* [Exercise aim]: Work through the entries below and show every line in which "config" is found.

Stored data
+-------+

## run.sh

```bash
#!/bin/bash
# OpenROAD 26Q1-2900-gdf79404cd8, Yosys 0.63+post, stock flow scripts
make -C /OpenROAD-flow-scripts/flow DESIGN_CONFIG=/design/flow/config.mk WORK_HOME=/design/flow/orfs finish
```

## config.mk

```make
export PLATFORM = sky130hd
export DESIGN_NAME = top
export DESIGN_NICKNAME = top
export VERILOG_FILES = /design/flow/design.v
export SDC_FILE = /design/flow/constraint.sdc
export NUM_CORES = 4
export LEC_CHECK = 1
export CORE_UTILIZATION = 40
```

## constraint.sdc

```tcl
current_design top

set clk_period 1.0
set clk_io_pct 0.2

create_clock -name clk0 -period $clk_period [get_ports {Clk}]

set non_clock_inputs [all_inputs -no_clocks]
set_input_delay [expr $clk_period * $clk_io_pct] -clock clk0 $non_clock_inputs
set_output_delay [expr $clk_period * $clk_io_pct] -clock clk0 [all_outputs]
```

## design.v

```verilog
`timescale 1ns / 1ps
module FSM(HR,HY,HG,FR,FY,FG,ST,TS,TL,TSE,C,AMB,reset,Clk);
output HR,HY,HG,FR,FY,FG;
output ST;
input TS,TL;
input TSE;
input C,reset,Clk;
input AMB;
reg[6:1] state;
reg ST;
parameter highwaygreen = 6'b001100;
parameter highwayyellow = 6'b010100;
parameter farmroadgreen = 6'b100001;
parameter farmroadyellow = 6'b100010;
assign HR = state[6];
assign HY = state[5];
assign HG = state[4];
assign FR = state[3];
assign FY = state[2];
assign FG = state[1];
always @(posedge Clk) begin
if(reset)begin
state <= highwaygreen;
ST <= 1;
end
else begin
ST <= 0;
case(state)
highwaygreen:
if(AMB | (TL & C)) begin
state <= highwayyellow; ST <= 1; end
highwayyellow:
if((AMB & TSE) | TS) begin
state <= farmroadgreen; ST <= 1; end
farmroadgreen:
if((!AMB & C & TL) | (!(C | AMB))&TS) begin
state <= farmroadyellow; ST <= 1; end
farmroadyellow:
if(AMB & TSE) begin
state <= farmroadgreen; ST <= 1; end
else if(TS) begin
state <= highwaygreen; ST <= 1; end
endcase
end
end
endmodule
`timescale 1ns / 1ps
module Timer(TS,TL,TSE,ST,Clk);
output TS;
output TL;
output TSE;
input ST;
input Clk;
integer value;
assign TS = (value >= 4*6000000);
assign TSE = (value >= 1*6000000);
assign TL = (value >= 14*6000000);
always @(posedge Clk or posedge ST) begin
if(ST)
value <= 0;
else if(TL)
value <=value;
else
value <= value+1;
end
endmodule
`timescale 1ns / 1ps
module ind(IND_FARMCAR,IND_AMB,AMB,C,Clk,reset );
input AMB;
input C;
input Clk;
input reset;
output reg IND_FARMCAR;
output reg IND_AMB;
wire WH,RE;
integer r;
assign WH = (r >= 800000);
assign RE = (r >= 1600000);
always @(posedge Clk) begin
if(reset) begin
IND_FARMCAR <= 0;
IND_AMB <= 0;
end
else begin
if(AMB & RE) begin
IND_AMB <= 1;
r <= 0;
end
else if(AMB & WH) begin
IND_AMB <= 0;
r <= r+1;
end
else if(AMB) begin
IND_AMB <= 1;
r <= r+1;
end
else begin
IND_AMB <= 0;
r <= 0;
end
if(C) IND_FARMCAR <= 1;
else IND_FARMCAR <= 0;
end
end
endmodule
`timescale 1ns / 1ps
module top (FARMTR,HIGHWAYTR,IND_FARMCAR,IND_AMB,Clk,RS,FARMCAR,AMB_IN);
input Clk;
input RS;
input FARMCAR;
input AMB_IN;
output[2:0]FARMTR;
output[2:0]HIGHWAYTR;
output IND_FARMCAR;
output IND_AMB;
wire AMB,C;
wire HR,HY,HG,FR,FY,FG;
traffic trafficlight_controller(.AMB(AMB),.HR(HR),.HY(HY),.HG(HG),.FR(FR),.FY(FY),.FG(FG),.reset(RS),.C(C),.Clk(Clk));
ind indicator(.IND_FARMCAR(IND_FARMCAR),.IND_AMB(IND_AMB),.AMB(AMB),.C(C),.Clk(Clk),.reset(RS));
trafficlight trafficlight(FARMTR,HIGHWAYTR,AMB,C,HR,HY,HG,FR,FY,FG,AMB_IN,FARMCAR,Clk,RS);
endmodule
`timescale 1ns / 1ps
module traffic(HR,HY,HG,FR,FY,FG,reset,C,AMB,Clk );
output HR,HY,HG,FR,FY,FG;
input reset,C,AMB,Clk;
wire TS,TL,TSE,ST;  
Timer part1(TS,TL,TSE,ST,Clk);
FSM part2(HR,HY,HG,FR,FY,FG,ST,TS,TL,TSE,C,AMB,reset,Clk);
endmodule
`timescale 1ns / 1ps
module trafficlight(FARMTR,HIGHWAYTR,AMB,C,HR,HY,HG,FR,FY,FG,AMB_IN,FARMCAR,Clk,RS);
input Clk;
input HR,HY,HG,FR,FY,FG;
input RS;
input FARMCAR;
input AMB_IN;
output reg[2:0] FARMTR;
output reg[2:0] HIGHWAYTR;
output reg AMB;
output reg C;
parameter white = 3'b111;
parameter red = 3'b100;
parameter green = 3'b010;
parameter yellow = 3'b110;
always @(posedge Clk) begin
if(RS) begin
FARMTR <= red;
HIGHWAYTR <= green;
AMB <= 0;
C <= 0;
end
else begin
if(AMB_IN)AMB <= 1;
else if(FARMCAR)C <= 1;
if(HY) begin
FARMTR <= red;
HIGHWAYTR <= yellow;
end
else if(HG) begin
FARMTR <= red;
HIGHWAYTR <= green;
end
else if(FY) begin
FARMTR <= yellow;
HIGHWAYTR <= red;
end
else if(FG) begin
FARMTR <= green;
HIGHWAYTR <= red;
if(~AMB_IN)AMB <= 0;
if(~FARMCAR)C <= 0;
end
end
end
endmodule
```

==> impl_metrics.py <==
# Generated from Yosys and OpenROAD reports
metrics = {
    "status": {
        "status": "finished with violations",
        "violations": "setup timing",
    },
    "clock_network": {
        "insertion_delay_ps": 350,
        "clkSlewWorstSetupHoldPaths_ps": 80,
        "cts_tree": "built",
        "cts_made_buffers": 9,
        "cts-root-buf": "clkbuf_8",
        "holdBufCountCts": 0,
        "cts_num_sinks": 79,
        "cts_max_level": 3,
        "cts_buffer_depth": 2,
    },
    "critical_path": {
        "crit_type": "flop to flop",
        "crit_slowest_cell": "or4_1",
        "crit_arrival_ps": 2820,
        "ff2ff_setup_slack_ps": -1570,
        "path_delay_family": "AND-OR/OR-AND gates",
        "end_kind": "flop",
        "crit_cells": 8,
        "worstPathBufferInverterCount": 1,
        "start_kind": "flop",
        "startpoint": "trafficlight_controller.part1.value[21]",
        "cp_max_fo": 2,
        "required_ps": 1240,
        "path_cells": "or4_1 > or3_4 > a221oi_4 > buf_4 > nor2b_2 > o2111a_1 > o221a_1 > a31o_1",
        "r2r_start": "trafficlight_controller.part1.value[21]",
        "endpoint": "trafficlight_controller.part2.state[6]",
        "r2r_cells": 8,
        "critPathMaxStageDelay_ps": 520,
        "r2r_end": "trafficlight_controller.part2.state[6]",
    },
    "logic_synthesis": {
        "async_flop_share_pct": 40.5,
        "synthTopCellsByArea": "edfxtp_1, dfrtp_1, dfxtp_1",
        "top_cell": "nor2_1",
        "enable_flop_cells": 32,
        "flop_cell": "edfxtp_1",
        "yosys_area_mm2": 0.00402,
        "yosys.cell_types.count": 49,
        "ys_top_cells_by_count": "nor2_1, nand2_1, dfrtp_1, edfxtp_1, xnor2_1",
        "synthCells": 404,
        "yosys_warnings": 4,
        "ys_cells": 404,
        "avgSynthCellArea_um2": 9.96,
        "yosysTopAreaCellShare_pct": 23.9,
        "ys_seq_share_pct": 51.3,
        "synth_flops": 79,
        "netlist.top_cell.by_area": "edfxtp_1",
        "syn_area_mm2": 0.00402,
    },
    "floorplanning": {
        "fp_util_pct": 41.2,
        "coreArea_mm2": 0.00977,
        "chipHeight_um": 102,
        "io_pins": 12,
        "num_rows": 36,
        "die_area_mm2": 0.0105,
        "die_w_um": 102,
    },
    "global_routing": {
        "grt_overflow": 0,
        "grt_pass1_wl_um": 15600,
        "grt_antenna_before_repair": 0,
        "grtUsageTotal_pct": 19.3,
        "grt_start_max_net_pins": 33,
        "grt_pass1_vias": 3463,
    },
    "final_timing": {
        "final_max_slew_viol_count": 0,
        "final.period_utilization_pct": 257,
        "post-route-min-period_ps": 2570,
        "skew_ps": 15.1,
        "timing.fmax_mhz": 388,
        "setup_violations": 74,
        "slew_headroom_pct": 62.6,
        "final_hold_viol_count": 0,
        "holdWs_ps": 229,
        "layout_setup_ws_ps": -1570,
        "tightest_slew_ps": 553,
        "rsz0062_at_grt": "true",
    },
    "route": {
        "via_per_inst": 4.95,
        "num_vias": 3526,
        "antenna_cells_inserted": 0,
        "drt_iter0_markers": 95,
        "wl_um": 9650,
        "dr.pass1.iters": 4,
        "ant_nets": 0,
        "wl_per_cell_um": 13.5,
        "drc": 0,
    },
    "final_layout": {
        "layout.cells.non_filler": 713,
        "final-comb-area_mm2": 0.00235,
        "syn_to_final_growth_pct": 55.3,
        "fillers": 701,
        "final-seq-area_mm2": 0.00207,
        "drive_above_1_share_pct": 46.0,
    },
    "run": {
        "max_cap_violations": 0,
        "warnings": 32,
    },
    "place": {
        "place.detailed.hpwl_um": 6090,
        "io_buffers": 9,
        "gp_congestion": 0.893,
        "placedCellCount": 676,
    },
    "worst_hold_path": {
        "min_path_type": "flop to asynchronous set/reset pin",
    },
    "power": {
        "powerDensity_mw_per_mm2": 996,
        "total_power_mw": 6.22,
        "power_leakage_nw": 2.72,
        "vdd_drop_max_mv": 0.565,
    },
}
-- tightest hold or removal path: cells and delay by family (launching register included) --
family / cells / cell delay (ps)
buffers and inverters: 2 / 280
flip-flops: 1 / 310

+-------+

* [Exercise solution]:
make -C /OpenROAD-flow-scripts/flow DESIGN_CONFIG=/design/flow/config.mk WORK_HOME=/design/flow/orfs finish
## config.mk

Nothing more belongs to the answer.